### [Task goal]
Find the line containing "nand4b | 1 | 2.7 |" in the listing below. Repeat it exactly, along with each following line up to and including the one containing "metrics, run 2".
★ ★ ★ ★ ★ ★ ★
[config.mk]
export PLATFORM = sky130hd
export DESIGN_NAME = fc_flow_ctrl
export DESIGN_NICKNAME = d
export VERILOG_FILES = /design/src/rtl/fc_pkg.sv /design/src/rtl/fc_thresh_decode.sv /design/src/rtl/fc_rts_hyst.sv /design/src/rtl/fc_cts_gate.sv /design/src/rtl/fc_flow_ctrl.sv
export SDC_FILE = /design/constraint.sdc
export NUM_CORES = 1
export LEC_CHECK = 0
export BUFFER_PORTS_ARGS = -buffer_cell sky130_fd_sc_hd__buf_4
export CAP_MARGIN = 20
export CORE_AREA = 2 2 39 41
export CTS_CLUSTER_SIZE = 16
export DETAILED_ROUTE_END_ITERATION = 7
export DIE_AREA = 0 0 41 43
export PLACE_DENSITY = 0.58
export SLEW_MARGIN = 10
export SYNTH_ARGS = -nofsm -noshare
export SYNTH_HDL_FRONTEND = slang
export SYNTH_SLANG_ARGS = --single-unit
export TNS_END_PERCENT = 5
[constraint.sdc]
create_clock -name clk -period 0.8 [get_ports clk]
set_input_delay 0.04 -clock clk [delete_from_list [all_inputs] [get_ports clk]]
set_output_delay 0.04 -clock clk [all_outputs]
set_load 0.01 [all_outputs]
[src/rtl/fc_pkg.sv]
package fc_pkg;
   typedef enum logic {
      FC_FLOW_ON     = 1'b0,
      FC_FLOW_HALTED = 1'b1
   } fc_rts_state_e;

   typedef struct packed {
      logic [3:0] resume_code;
      logic [3:0] halt_code;
   } fc_thresh_t;
endpackage

[src/rtl/fc_thresh_decode.sv]
module fc_thresh_decode #(
   parameter int CODE_W = 4,
   parameter int SCALE  = 4,
   parameter int CNT_W  = 7
) (
   input  logic [CODE_W-1:0] code_i,
   output logic [CNT_W-1:0]  bytes_o
);
   localparam int MAX_BYTES = ((1 << CODE_W) - 1) * SCALE;

   if (MAX_BYTES >= (1 << CNT_W)) begin : g_bad_width
      $error("fc_thresh_decode: scaled code does not fit the count width");
   end

   assign bytes_o = CNT_W'(code_i) * CNT_W'(SCALE);
endmodule

[src/rtl/fc_rts_hyst.sv]
module fc_rts_hyst
   import fc_pkg::*;
#(
   parameter int CNT_W          = 7,
   parameter bit RTS_ACTIVE_LOW = 1'b1
) (
   input  logic             clk,
   input  logic             rst_n,
   input  logic [CNT_W-1:0] level_i,
   input  logic [CNT_W-1:0] halt_bytes_i,
   input  logic [CNT_W-1:0] resume_bytes_i,
   input  logic             auto_en_i,
   input  logic             manual_assert_i,
   output logic             rts_pin_o
);
   localparam logic PIN_IDLE = RTS_ACTIVE_LOW ? 1'b1 : 1'b0;

   fc_rts_state_e state_q, state_d;
   logic          assert_d;
   logic          pin_d;
   logic          pin_q;

   always_comb begin
      state_d = FC_FLOW_ON;
      if (auto_en_i) begin
         if (level_i >= halt_bytes_i)
            state_d = FC_FLOW_HALTED;
         else if (state_q == FC_FLOW_HALTED && level_i > resume_bytes_i)
            state_d = FC_FLOW_HALTED;
         else
            state_d = FC_FLOW_ON;
      end
   end

   assign assert_d = auto_en_i ? (state_d == FC_FLOW_ON) : manual_assert_i;

   if (RTS_ACTIVE_LOW) begin : g_pin_low
      assign pin_d = ~assert_d;
   end else begin : g_pin_high
      assign pin_d = assert_d;
   end

   always_ff @(posedge clk or negedge rst_n) begin
      if (!rst_n) begin
         state_q <= FC_FLOW_ON;
         pin_q   <= PIN_IDLE;
      end else begin
         state_q <= state_d;
         pin_q   <= pin_d;
      end
   end

   assign rts_pin_o = pin_q;

   assert_halt_R2: assert property (@(posedge clk) disable iff (!rst_n)
      (auto_en_i && level_i >= halt_bytes_i) |=> (rts_pin_o == PIN_IDLE));

   assert_hold_R3: assert property (@(posedge clk) disable iff (!rst_n)
      (auto_en_i && state_q == FC_FLOW_HALTED && level_i > resume_bytes_i)
      |=> (state_q == FC_FLOW_HALTED && rts_pin_o == PIN_IDLE));

   assert_flow_R4: assert property (@(posedge clk) disable iff (!rst_n)
      (auto_en_i && state_q == FC_FLOW_ON && level_i < halt_bytes_i)
      |=> (rts_pin_o != PIN_IDLE));

   assert_manual_R6: assert property (@(posedge clk) disable iff (!rst_n)
      (!auto_en_i) |=> ((rts_pin_o != PIN_IDLE) == $past(manual_assert_i)
                        && state_q == FC_FLOW_ON));
endmodule

[src/rtl/fc_cts_gate.sv]
module fc_cts_gate (
   input  logic clk,
   input  logic rst_n,
   input  logic auto_en_i,
   input  logic cts_n_i,
   input  logic tx_busy_i,
   input  logic char_done_i,
   output logic tx_permit_o
);
   logic boundary;
   logic permit_q;

   assign boundary = !tx_busy_i || char_done_i;

   always_ff @(posedge clk or negedge rst_n) begin
      if (!rst_n)
         permit_q <= 1'b1;
      else if (boundary)
         permit_q <= !auto_en_i || !cts_n_i;
   end

   assign tx_permit_o = permit_q;

   assert_stop_R7: assert property (@(posedge clk) disable iff (!rst_n)
      (auto_en_i && cts_n_i && (!tx_busy_i || char_done_i)) |=> !tx_permit_o);

   assert_go_R7: assert property (@(posedge clk) disable iff (!rst_n)
      (auto_en_i && !cts_n_i && (!tx_busy_i || char_done_i)) |=> tx_permit_o);

   assert_bypass_R8: assert property (@(posedge clk) disable iff (!rst_n)
      (!auto_en_i && (!tx_busy_i || char_done_i)) |=> tx_permit_o);

   assert_midchar_R9: assert property (@(posedge clk) disable iff (!rst_n)
      (tx_busy_i && !char_done_i) |=> $stable(tx_permit_o));
endmodule

[src/rtl/fc_flow_ctrl.sv]
module fc_flow_ctrl
   import fc_pkg::*;
#(
   parameter int FIFO_DEPTH     = 64,
   parameter int CODE_W         = 4,
   parameter int SCALE          = 4,
   parameter bit RTS_ACTIVE_LOW = 1'b1,
   localparam int CNT_W         = $clog2(FIFO_DEPTH + 1)
) (
   input  logic              clk,
   input  logic              rst_n,
   input  logic [CNT_W-1:0]  rx_level,
   input  logic [2*CODE_W-1:0] flow_thresh,
   input  logic              auto_rts_en,
   input  logic              auto_cts_en,
   input  logic              manual_rts,
   input  logic              cts_n,
   input  logic              tx_busy,
   input  logic              char_done,
   output logic              rts_pin,
   output logic              tx_permit
);
   if (((1 << CODE_W) - 1) * SCALE > FIFO_DEPTH) begin : g_bad_scale
      $error("fc_flow_ctrl: largest threshold exceeds the FIFO depth");
   end
   if (CODE_W != 4) begin : g_bad_code
      $error("fc_flow_ctrl: threshold field layout expects 4-bit codes");
   end

   fc_thresh_t       thr;
   logic [CNT_W-1:0] halt_bytes;
   logic [CNT_W-1:0] resume_bytes;

   assign thr = fc_thresh_t'(flow_thresh);

   fc_thresh_decode #(.CODE_W(CODE_W), .SCALE(SCALE), .CNT_W(CNT_W)) u_halt_dec (
      .code_i  (thr.halt_code),
      .bytes_o (halt_bytes)
   );

   fc_thresh_decode #(.CODE_W(CODE_W), .SCALE(SCALE), .CNT_W(CNT_W)) u_resume_dec (
      .code_i  (thr.resume_code),
      .bytes_o (resume_bytes)
   );

   fc_rts_hyst #(.CNT_W(CNT_W), .RTS_ACTIVE_LOW(RTS_ACTIVE_LOW)) u_rts (
      .clk             (clk),
      .rst_n           (rst_n),
      .level_i         (rx_level),
      .halt_bytes_i    (halt_bytes),
      .resume_bytes_i  (resume_bytes),
      .auto_en_i       (auto_rts_en),
      .manual_assert_i (manual_rts),
      .rts_pin_o       (rts_pin)
   );

   fc_cts_gate u_cts (
      .clk         (clk),
      .rst_n       (rst_n),
      .auto_en_i   (auto_cts_en),
      .cts_n_i     (cts_n),
      .tx_busy_i   (tx_busy),
      .char_done_i (char_done),
      .tx_permit_o (tx_permit)
   );

   assert_level_range_R5: assert property (@(posedge clk) disable iff (!rst_n)
      rx_level <= CNT_W'(FIFO_DEPTH));
endmodule

==> run metrics, run 1 <==
first-pass GRT wire length=1.38 mm; row cnt=14; area occupied by registers=77.6 um^2; DIE HEIGHT=43 um; io pins=25; Post-DP HPWL=731 um; final cell count without fillers=85; Clock Sink Count=3; crit path launch type=input pin; most frequent cells in the layout=25 x buf_4, 6 x inv_1, 6 x ha_1; Final min period=1010 ps; clk_lat worst skew=230 ps; fillcell total=134; port buffer count=24; Finished Core Util=48.5%; Critical Path RT=950 ps; area grow syn2layout=105%; Worst Path Class, Setup=in2reg; critical path endpoint category=register; Avg Inst Size Synth=9.11 um^2; routed via count=378; final wirelength=814 um; Starting DRT DRC Count=1; Worst Setup SP=rx_level[2]; crit path DAT=1150 ps; layout cells sized above 1=56.5%; Residual DRC=0; Setup Fix Bufs, Post-CTS=0; commonest non-fill, non-tap cell in the layout=buf_4; initial antenna violation count=0; Tcrit/Tclk final=126%; number of global-route vias before repair=353; TritonRoute pass-1 iters=2; RSZ-0062 raised after global routing=yes; DIE WIDTH=41 um; clk slew on worst S/H paths=40 ps; Reg2Reg Setup Slack=60 ps; Fin. Hold Viols=0; Syn Std Cell Area=328 um^2; Synthesis Warnings=0; Hold Crit Class=in2reg; final worst slack=-206 ps; worst setup path endpoint=u_rts.rts_pin_o; Initial Utilization=23.7%; detail-routed net length per standard cell=9.58 um; core area=1380 um^2; Least-Margin Pin Slew=258 ps; Power Density=1070 nW/um^2; RR Startpoint=u_cts.tx_permit_o; multi-input logic area=274 um^2; r2r endpoint=u_cts.tx_permit_o; hold slack=68.2 ps; VDD IR max=0.550 mV; Slew Viols, Final=0; synth unique cells=20; H-tree depth=1; Final GP Congestion=0.697; root buf cell=clkbuf_4; Antenna Cells=0; Max-Cap Viols=0; CTS tree=done; sequential-to-total area share from yosys stat=23.7%; Clock Tree Buf Depth=2; Place WS=-451 ps; grt ovf=0; Die Area=1760 um^2; R2R depth=1; Num CTS Buffers=3; ANT nets after route=0; outcome=finished with violations; Max Fclk=0.994 GHz; Nets=101; Synth Net Count=67; Crit Path Max Fanout=2; cells after synthesis=36; Setup-failing EPs final=4; largest net degree at the start of global routing=4; Total Routing Usage GR=11.0%; failing checks=setup timing; count of state elements after synthesis=3; max_slew headroom=82.6%; placed insts=79; clock skew=3.03 ps; Avg Vias per Cell=4.45; Leakage=0.332 nW
[registers in the layout (all words and copies together) (netlist names)]
name / flops
u_cts.tx_permit_o: 1
u_rts.rts_pin_o: 1
u_rts.state_q: 1
[metrics by stage]
| step | TNS, ps | total power, W | instance area (um^2) |
|---|---|---|---|
| 3_5_place_dp | -898 | 0.000429 | 584 |
| 3_3_place_gp | -856 | 0.000426 | 584 |
| 2_1_floorplan | -494 | 0.000279 | 362 |
| 6_report | -558 | 0.000720 | 671 |
| 4_1_cts | -576 | 0.000730 | 671 |
| 5_1_grt | -696 | 0.000777 | 671 |
[per-layer routing]
metal,part of all wire (%),up-vias,global-route usage [%],wire [um]
li1,-,198,-,-
met1,37,167,13.9,300
met2,53,13,17.8,434
met3,9.8,0,1.57,80
met4,0,0,4.00,0
met5,0,-,0,0
[final cells by class]
cell class                      instances  area share, %
Timing Repair Buffer                   29           34.3
Sequential cell                         3           11.6
Clock buffer                            4           3.92
Multi-Input combinational cell         25           40.9
Tap cell                               16           2.99
Inverter                                8           6.34
[worst min path at each step]
stage                          from                 to  slack, ps  cells after the start
after floorplan               rst_n      u_rts.state_q       -260                      0
after global placement        rst_n      u_rts.state_q       -170                      1
after detailed placement      rst_n      u_rts.state_q       -170                      1
after CTS                 char_done  u_cts.tx_permit_o         70                      2
after global routing      char_done  u_cts.tx_permit_o         60                      2
final                     char_done  u_cts.tx_permit_o         70                      2
[timing repair]
action / 4_1_cts / 5_1_grt
resized for setup: 5 / 0
setup endpoints to repair: 4 / 4
endpoints found under the hold margin: 4 / 0
hold buffers: 2 / 0
pin swaps: 0 / 0
[cell families (layout without fill, tap and decap cells)]
kind of cell | Yosys count | after routing | share of synthesized area, %
buf+inv | 8 | 41 | 9.16
fa+ha+maj | 8 | 8 | 30.5
simple gates | 7 | 7 | 14.9
flops | 3 | 3 | 23.7
compound gates | 10 | 10 | 21.8
[where the power goes]
part           total, W  switching (W)  internal (W)
combinational  0.000280       0.000106      0.000174
clock          0.000261      0.0000740      0.000187
sequential     0.000178     0.00000701      0.000171
total          0.000720       0.000187      0.000533
[critical path, cell delays in order]
cell	delay, ps
buf_4	80
inv_2	40
ha_4	240
or3b_1	350
a21oi_2	180
a2111oi_4	70
a31oi_1	150
[Yosys cell counts (all sizes together)]
| master | count | share of area, % |
|---|---|---|
| a21oi | 2 | 3.1 |
| or3b | 1 | 2.7 |
| a2111oi | 1 | 3.1 |
| inv | 8 | 9.2 |
| o211ai | 1 | 2.3 |
| nand4b | 1 | 2.7 |
| nand2b | 1 | 1.9 |
| a31oi | 1 | 1.9 |
| dfrtp | 1 | 7.6 |
| o31a | 1 | 2.7 |
| a21boi | 1 | 2.3 |
| nand4 | 1 | 1.9 |
| o21ai | 1 | 1.5 |
| nor2b | 1 | 1.9 |
| nor2 | 1 | 1.1 |
| nor4b | 1 | 2.7 |
| o311ai | 1 | 2.7 |
| dfstp | 2 | 16 |
| ha | 8 | 31 |
| a21o | 1 | 2.3 |
No activity file was read; power rests on OpenSTA's default activity.
==> run 2: changes to the inputs <==
Settings changed: BUFFER_PORTS_ARGS -buffer_cell sky130_fd_sc_hd__buf_4 to -buffer_cell sky130_fd_sc_hd__clkbuf_2.
==> run metrics, run 2 (synthesis results as in run 1) <==
Leakage=0.315 nW; CP bufs+invs=2; io pins=25; Slew Viols, Final=0; final cell count without fillers=84; layout cells sized above 1=58.8%; critical path endpoint category=register; Hold Crit Class=in2reg; Final min period=991 ps; Reg2Reg Setup Slack=80 ps; Total Routing Usage GR=10.1%; initial antenna violation count=0; crit path launch type=input pin; Clock Tree Buf Depth=2; outcome=finished with violations; Critical Path RT=960 ps; Fin. Hold Viols=0; Worst Setup SP=rx_level[2]; area grow syn2layout=92.0%; Num CTS Buffers=3; core area=1380 um^2; Crit Path Max Fanout=2; crit-path cells=clkbuf_2 -> inv_2 -> ha_4 -> or3b_1 -> a21oi_2 -> a2111oi_4 -> a21boi_1; Setup Fix Bufs, Post-CTS=0; worst setup path endpoint=u_rts.state_q; Starting DRT DRC Count=2; Tcrit/Tclk final=124%; max_slew headroom=80.8%; clk_lat worst skew=230 ps; row cnt=14; ANT nets after route=0; final worst slack=-191 ps; detail-routed net length per standard cell=9.77 um; VDD IR max=0.490 mV; r2r endpoint=u_cts.tx_permit_o; Slowest-stage cell, CP=or3b_1; TNS Setup=-549 ps; DIE WIDTH=41 um; Final GP Congestion=0.685; RR Startpoint=u_cts.tx_permit_o; root buf cell=clkbuf_4; CTS tree=done; crit path DAT=1150 ps; Crit path max-delay family=compound AO/OA/AOI/OAI gates; Clock Sink Count=3; R2R depth=1; Setup-failing EPs final=4; clock skew=0.0617 ps; final wirelength=821 um; clk slew on worst S/H paths=40 ps; H-tree depth=1; Post-DP HPWL=680 um; Die Area=1760 um^2; placed insts=78; port buffer count=24; failing checks=setup timing; routed via count=375; cell count along the critical path=7; most frequent cells in the layout=21 x clkbuf_2, 6 x inv_1, 5 x ha_1; TritonRoute pass-1 iters=4; Initial Utilization=23.7%; Residual DRC=0; Max Fclk=1.01 GHz; number of global-route vias before repair=326; Avg Vias per Cell=4.46; Worst Path Class, Setup=in2reg; Antenna Cells=0; RSZ-0062 raised after global routing=yes; largest net degree at the start of global routing=4; Least-Margin Pin Slew=287 ps; DIE HEIGHT=43 um; Nets=100; grt ovf=0; CP peak stage delay=360 ps; Power Density=1120 nW/um^2; first-pass GRT wire length=1.24 mm; Finished Core Util=45.5%; Max-Cap Viols=0; commonest non-fill, non-tap cell in the layout=clkbuf_2
==> run 2: worst min path at each step <==
stage / cells past startpoint / endpoint / startpoint
after floorplan: 0 / u_rts.state_q / rst_n
after global placement: 1 / u_rts.state_q / rst_n
after detailed placement: 1 / u_rts.state_q / rst_n
after CTS: 3 / u_rts.rts_pin_o / manual_rts
after global routing: 3 / u_rts.rts_pin_o / manual_rts
final: 3 / u_rts.rts_pin_o / manual_rts
==> run 2: routing by layer <==
metal  global-route usage, %  wire length, um  vias up
met1                    13.0              340      163
met3                       0               51        0
met2                    15.9              429       13
met4                    6.00                0        0
li1                        -                -      199
met5                       0                0        -
==> run 2: metrics by stage <==
stage / instance area, um^2 / setup slack [ps] / total power, W / hold WS, ps
2_1_floorplan: 362 / -250 / 0.000279 / -256
3_3_place_gp: 517 / -483 / 0.000382 / -164
3_5_place_dp: 517 / -501 / 0.000385 / -162
4_1_cts: 598 / -186 / 0.000694 / 46.2
5_1_grt: 629 / -231 / 0.000745 / 67.3
6_report: 629 / -191 / 0.000706 / 45.9
==> run 2: layout make-up <==
class / count / area (um^2)
fill: 130 / 754
multi-input combinational: 25 / 293
timing repair buffer: 28 / 170
sequential: 3 / 77.6
inverter: 8 / 42.5
clock buffer: 4 / 26.3
tap: 16 / 20.0
==> run 2: worst min-delay path, cell delays in order <==
cell and delay [ps]:
clkbuf_2 70, nor2b_1 120, a31oi_1 50
==> run 2: report_power, final <==
| group | internal (W) | switching (W) |
|---|---|---|
| clock network | 0.000187 | 0.0000841 |
| registers | 0.000171 | 0.00000655 |
| logic | 0.000146 | 0.000110 |
==> run 2: timing repair <==
item,4_1_cts,5_1_grt
pin swaps,2,1
hold endpoints to repair,4,0
endpoints found under the setup margin,4,4
hold buffers,2,0
resized for setup,4,7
★ ★ ★ ★ ★ ★ ★
### [Solved exercise]
| nand4b | 1 | 2.7 |
| nand2b | 1 | 1.9 |
| a31oi | 1 | 1.9 |
| dfrtp | 1 | 7.6 |
| o31a | 1 | 2.7 |
| a21boi | 1 | 2.3 |
| nand4 | 1 | 1.9 |
| o21ai | 1 | 1.5 |
| nor2b | 1 | 1.9 |
| nor2 | 1 | 1.1 |
| nor4b | 1 | 2.7 |
| o311ai | 1 | 2.7 |
| dfstp | 2 | 16 |
| ha | 8 | 31 |
| a21o | 1 | 2.3 |
No activity file was read; power rests on OpenSTA's default activity.
==> run 2: changes to the inputs <==
Settings changed: BUFFER_PORTS_ARGS -buffer_cell sky130_fd_sc_hd__buf_4 to -buffer_cell sky130_fd_sc_hd__clkbuf_2.
==> run metrics, run 2 (synthesis results as in run 1) <==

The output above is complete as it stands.